Now that Sasha has turned 2, it’s time to get her to the dentist—again. Eagle-eyed Dadwagon readers will remember that last February, Sasha chipped one of her front teeth and was tended to by a dentist, prompting me to worry she’d inherited Jean’s dental DNA (or, through me, my father’s). Still, I thought, Sasha at least had the protection of a fluoridated water supply to keep her mouth healthy. Whoops!
Fluoride in drinking water should be reduced because the additive is damaging childrens’ teeth, the U.S. government recommended today.

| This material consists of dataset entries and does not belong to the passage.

File: src/design/rleid_pkg.sv
// Package for the run-length image stream decoder.
// Holds the channel word types, result kind and error codes, and the signature table.
// No dependencies.
package rleid_pkg;

  localparam logic [1:0] KIND_HEADER = 2'd0;
  localparam logic [1:0] KIND_RUN    = 2'd1;
  localparam logic [1:0] KIND_ERROR  = 2'd2;
  localparam logic [1:0] KIND_EMPTY  = 2'd3;

  localparam logic [2:0] ERR_NONE      = 3'd0;
  localparam logic [2:0] ERR_SIGNATURE = 3'd1;
  localparam logic [2:0] ERR_VERSION   = 3'd2;
  localparam logic [2:0] ERR_COMPRESS  = 3'd3;
  localparam logic [2:0] ERR_SHORT_ROW = 3'd4;

  localparam logic [7:0] OPAQUE = 8'd255;

  localparam logic [7:0] SIG_CHARS [3] = '{8'h4E, 8'h56, 8'h47};

  typedef struct packed {
    logic [7:0] data_byte;
    logic       file_start;
  } rleid_in_t;

  typedef struct packed {
    logic [1:0]  kind;
    logic [7:0]  red;
    logic [7:0]  green;
    logic [7:0]  blue;
    logic [7:0]  opacity;
    logic [7:0]  run_length;
    logic        row_end;
    logic        image_end;
    logic [2:0]  error_code;
    logic [15:0] image_width;
    logic [15:0] image_height;
    logic        has_alpha;
  } rleid_out_t;

endpackage

File: src/design/rle_image_stream_decoder_core.sv
// Run-length image stream decoder, top level.
// Depends on rleid_pkg for the word types and codes.
//
// Usage:
// The input channel carries one file byte per word, with file_start set on
// the first byte of each file; that byte restarts the parser from any phase.
// Bytes outside a file (after an error or a finished image) are dropped.
// The output channel carries at most one result word per input word: a
// header, a pixel run, an error or an empty-image end marker.
// Throughput: one input word per cycle while in_stall_o is low. Each byte is decoded
// by the logic between the parser state registers and the output register, which
// offers its result on out_valid_o.
// When the receiver stalls, one further result is caught in a skid register,
// and in_stall_o rises only once that skid register holds a word; it falls
// again the cycle after the output word is taken and the skid word moves up.
// Reset returns the parser to idle, ignoring bytes, and empties both output
// registers. No clearing pass is needed.
module rle_image_stream_decoder_core
  import rleid_pkg::*;
(
  input  logic       clk_i,
  input  logic       rst_ni,
  input  logic       in_valid_i,
  output logic       in_stall_o,
  input  rleid_in_t  in_data_i,
  output logic       out_valid_o,
  input  logic       out_stall_i,
  output rleid_out_t out_data_o
);

  typedef enum logic [3:0] {
    PH_IDLE,
    PH_SIG,
    PH_VER,
    PH_COMP,
    PH_ALPHA,
    PH_WIDTH,
    PH_HEIGHT,
    PH_ROWLEN,
    PH_ROWDATA
  } phase_e;

  phase_e      phase_q, phase_d, cur_phase;
  logic [1:0]  hdr_cnt_q, hdr_cnt_d, cur_hdr_cnt;
  logic        sig_mis_q, sig_mis_d, cur_sig_mis;
  logic        ver3_q, ver3_d;
  logic        comp_rle_q, comp_rle_d, cur_comp_rle;
  logic        comp_bad_q, comp_bad_d, cur_comp_bad;
  logic        four_q, four_d, cur_four;
  logic [15:0] width_q, width_d;
  logic [15:0] height_q, height_d;
  logic [15:0] rows_done_q, rows_done_d;
  logic [15:0] row_left_q, row_left_d;
  logic [15:0] pix_left_q, pix_left_d;
  logic [2:0]  comp_idx_q, comp_idx_d;
  logic [7:0]  px_q [4];
  logic [7:0]  px_d [4];
  logic [7:0]  run_cnt_q, run_cnt_d;
  logic [7:0]  word_hi_q, word_hi_d;

  logic        out_vld_q, skid_vld_q;
  rleid_out_t  out_q, skid_q;

  logic        in_fire, out_take;
  logic        res_vld;
  rleid_out_t  res;

  logic [15:0] word_val;
  logic [15:0] rows_inc;
  logic [15:0] row_left_dec;
  logic [2:0]  idx_inc;
  logic [2:0]  pix_total;
  logic [1:0]  slot;
  logic [7:0]  run_n;
  logic [15:0] run_clip;
  logic        run_emit;

  assign in_fire     = in_valid_i & ~in_stall_o;
  assign out_take    = out_vld_q & ~out_stall_i;
  assign in_stall_o  = skid_vld_q;
  assign out_valid_o = out_vld_q;
  assign out_data_o  = out_q;

  always_comb begin
    phase_d     = phase_q;
    hdr_cnt_d   = hdr_cnt_q;
    sig_mis_d   = sig_mis_q;
    ver3_d      = ver3_q;
    comp_rle_d  = comp_rle_q;
    comp_bad_d  = comp_bad_q;
    four_d      = four_q;
    width_d     = width_q;
    height_d    = height_q;
    rows_done_d = rows_done_q;
    row_left_d  = row_left_q;
    pix_left_d  = pix_left_q;
    comp_idx_d  = comp_idx_q;
    px_d        = px_q;
    run_cnt_d   = run_cnt_q;
    word_hi_d   = word_hi_q;
    res         = '0;
    res_vld     = 1'b0;

    // A start-flagged byte sees the parser as freshly reset and at the signature.
    cur_phase    = phase_q;
    cur_hdr_cnt  = hdr_cnt_q;
    cur_sig_mis  = sig_mis_q;
    cur_comp_rle = comp_rle_q;
    cur_comp_bad = comp_bad_q;
    cur_four     = four_q;
    if (in_data_i.file_start) begin
      cur_phase    = PH_SIG;
      cur_hdr_cnt  = 2'd0;
      cur_sig_mis  = 1'b0;
      cur_comp_rle = 1'b0;
      cur_comp_bad = 1'b0;
      cur_four     = 1'b0;
    end

    word_val     = {word_hi_q, in_data_i.data_byte};
    rows_inc     = rows_done_q + 16'd1;
    row_left_dec = row_left_q - 16'd1;
    idx_inc      = comp_idx_q + 3'd1;
    pix_total    = 3'd3 + {2'd0, cur_four} + {2'd0, cur_comp_rle};
    slot         = comp_idx_q[1:0] - {1'b0, cur_comp_rle};
    run_n        = cur_comp_rle ? run_cnt_q : 8'd1;
    run_clip     = ({8'd0, run_n} > pix_left_q) ? pix_left_q : {8'd0, run_n};
    run_emit     = 1'b0;

    if (in_fire) begin
      phase_d    = cur_phase;
      hdr_cnt_d  = cur_hdr_cnt;
      sig_mis_d  = cur_sig_mis;
      comp_rle_d = cur_comp_rle;
      comp_bad_d = cur_comp_bad;
      four_d     = cur_four;

      case (cur_phase)
        PH_SIG: begin
          if (in_data_i.data_byte != SIG_CHARS[cur_hdr_cnt]) sig_mis_d = 1'b1;
          if (cur_hdr_cnt == 2'd2) begin
            hdr_cnt_d = 2'd0;
            phase_d   = PH_VER;
          end else begin
            hdr_cnt_d = cur_hdr_cnt + 2'd1;
          end
        end
        PH_VER: begin
          ver3_d = (in_data_i.data_byte == 8'd3);
          if (cur_sig_mis) begin
            res_vld        = 1'b1;
            res.kind       = KIND_ERROR;
            res.error_code = ERR_SIGNATURE;
            phase_d        = PH_IDLE;
          end else if (in_data_i.data_byte < 8'd1 || in_data_i.data_byte > 8'd3) begin
            res_vld        = 1'b1;
            res.kind       = KIND_ERROR;
            res.error_code = ERR_VERSION;
            phase_d        = PH_IDLE;
          end else begin
            phase_d = (in_data_i.data_byte >= 8'd2) ? PH_COMP : PH_WIDTH;
          end
        end
        PH_COMP: begin
          comp_rle_d = (in_data_i.data_byte == 8'd1);
          comp_bad_d = (in_data_i.data_byte > 8'd1);
          phase_d    = ver3_q ? PH_ALPHA : PH_WIDTH;
        end
        PH_ALPHA: begin
          four_d  = (in_data_i.data_byte != 8'd0);
          phase_d = PH_WIDTH;
        end
        PH_WIDTH, PH_HEIGHT, PH_ROWLEN: begin
          if (cur_hdr_cnt == 2'd0) begin
            word_hi_d = in_data_i.data_byte;
            hdr_cnt_d = 2'd1;
          end else begin
            hdr_cnt_d = 2'd0;
            if (cur_phase == PH_WIDTH) begin
              width_d = word_val;
              phase_d = PH_HEIGHT;
            end else if (cur_phase == PH_HEIGHT) begin
              height_d           = word_val;
              res_vld            = 1'b1;
              res.image_width    = width_q;
              res.image_height   = word_val;
              res.has_alpha      = cur_four;
              if (word_val == 16'd0) begin
                res.kind      = KIND_EMPTY;
                res.image_end = 1'b1;
                phase_d       = PH_IDLE;
              end else begin
                res.kind    = KIND_HEADER;
                rows_done_d = 16'd0;
                pix_left_d  = width_q;
                comp_idx_d  = 3'd0;
                phase_d     = PH_ROWLEN;
              end
            end else if (cur_comp_bad) begin
              res_vld        = 1'b1;
              res.kind       = KIND_ERROR;
              res.error_code = ERR_COMPRESS;
              phase_d        = PH_IDLE;
            end else begin
              row_left_d = word_val;
              if (word_val == 16'd0) begin
                // Empty row: finish it at once.
                if (pix_left_q != 16'd0) begin
                  res_vld        = 1'b1;
                  res.kind       = KIND_ERROR;
                  res.error_code = ERR_SHORT_ROW;
                  phase_d        = PH_IDLE;
                end else begin
                  rows_done_d = rows_inc;
                  if (rows_inc == height_q) begin
                    phase_d = PH_IDLE;
                    if (width_q == 16'd0) begin
                      res_vld          = 1'b1;
                      res.kind         = KIND_EMPTY;
                      res.image_end    = 1'b1;
                      res.image_width  = width_q;
                      res.image_height = height_q;
                      res.has_alpha    = cur_four;
                    end
                  end else begin
                    pix_left_d = width_q;
                    comp_idx_d = 3'd0;
                    phase_d    = PH_ROWLEN;
                  end
                end
              end else begin
                phase_d = PH_ROWDATA;
              end
            end
          end
        end
        PH_ROWDATA: begin
          row_left_d = row_left_dec;
          if (pix_left_q != 16'd0) begin
            if (cur_comp_rle && comp_idx_q == 3'd0) begin
              run_cnt_d = in_data_i.data_byte;
            end else begin
              px_d[slot] = in_data_i.data_byte;
            end
            if (idx_inc >= pix_total) begin
              comp_idx_d = 3'd0;
              if (run_n != 8'd0) begin
                run_emit       = 1'b1;
                pix_left_d     = pix_left_q - run_clip;
                res_vld        = 1'b1;
                res.kind       = KIND_RUN;
                res.red        = px_d[0];
                res.green      = px_d[1];
                res.blue       = px_d[2];
                res.opacity    = cur_four ? px_d[3] : OPAQUE;
                res.run_length = run_clip[7:0];
                if (pix_left_d == 16'd0) begin
                  res.row_end   = 1'b1;
                  res.image_end = (rows_inc == height_q) && (rows_done_q != 16'hFFFF);
                end
              end
            end else begin
              comp_idx_d = idx_inc;
            end
          end
          if (row_left_dec == 16'd0) begin
            if (pix_left_d != 16'd0) begin
              // Row ran out early: the error replaces any run from this byte.
              res            = '0;
              res_vld        = 1'b1;
              res.kind       = KIND_ERROR;
              res.error_code = ERR_SHORT_ROW;
              phase_d        = PH_IDLE;
            end else begin
              rows_done_d = rows_inc;
              if (rows_inc == height_q) begin
                phase_d = PH_IDLE;
                if (width_q == 16'd0 && !run_emit) begin
                  res_vld          = 1'b1;
                  res.kind         = KIND_EMPTY;
                  res.image_end    = 1'b1;
                  res.image_width  = width_q;
                  res.image_height = height_q;
                  res.has_alpha    = cur_four;
                end
              end else begin
                pix_left_d = width_q;
                comp_idx_d = 3'd0;
                hdr_cnt_d  = 2'd0;
                phase_d    = PH_ROWLEN;
              end
            end
          end
        end
        default: begin
          phase_d = PH_IDLE;
        end
      endcase
    end
  end

  always_ff @(posedge clk_i or negedge rst_ni) begin
    if (!rst_ni) begin
      phase_q     <= PH_IDLE;
      hdr_cnt_q   <= 2'd0;
      sig_mis_q   <= 1'b0;
      ver3_q      <= 1'b0;
      comp_rle_q  <= 1'b0;
      comp_bad_q  <= 1'b0;
      four_q      <= 1'b0;
      width_q     <= 16'd0;
      height_q    <= 16'd0;
      rows_done_q <= 16'd0;
      row_left_q  <= 16'd0;
      pix_left_q  <= 16'd0;
      comp_idx_q  <= 3'd0;
      run_cnt_q   <= 8'd0;
      word_hi_q   <= 8'd0;
      out_vld_q   <= 1'b0;
      skid_vld_q  <= 1'b0;
    end else begin
      phase_q     <= phase_d;
      hdr_cnt_q   <= hdr_cnt_d;
      sig_mis_q   <= sig_mis_d;
      ver3_q      <= ver3_d;
      comp_rle_q  <= comp_rle_d;
      comp_bad_q  <= comp_bad_d;
      four_q      <= four_d;
      width_q     <= width_d;
      height_q    <= height_d;
      rows_done_q <= rows_done_d;
      row_left_q  <= row_left_d;
      pix_left_q  <= pix_left_d;
      comp_idx_q  <= comp_idx_d;
      run_cnt_q   <= run_cnt_d;
      word_hi_q   <= word_hi_d;
      if (skid_vld_q) begin
        if (out_take) skid_vld_q <= 1'b0;
      end else if (res_vld) begin
        if (!out_vld_q || out_take) begin
          out_vld_q <= 1'b1;
        end else begin
          skid_vld_q <= 1'b1;
        end
      end else if (out_take) begin
        out_vld_q <= 1'b0;
      end
    end
  end

  // Pixel bytes and result words carry no reset.
  always_ff @(posedge clk_i) begin
    px_q <= px_d;
    if (skid_vld_q) begin
      if (out_take) out_q <= skid_q;
    end else if (res_vld) begin
      if (!out_vld_q || out_take) begin
        out_q <= res;
      end else begin
        skid_q <= res;
      end
    end
  end

endmodule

So wrote Bloomberg News today. Which, well, fuck. What the hell are we supposed to do now? I mean, New York City apparently fluoridates its water at the low levels the CDC recommends, and city councilman Peter Vallone is trying to get rid of all fluoridation (“This amounts to forced medication by the government,” he said), but the whole situation just frustrates me. What next: carrots make you go blind, milk weakens your bones, kids who eat Wheaties tend to lose? Maybe it all really was a communist plot! To, uh, do what now? Thinking about this makes my teeth hurt.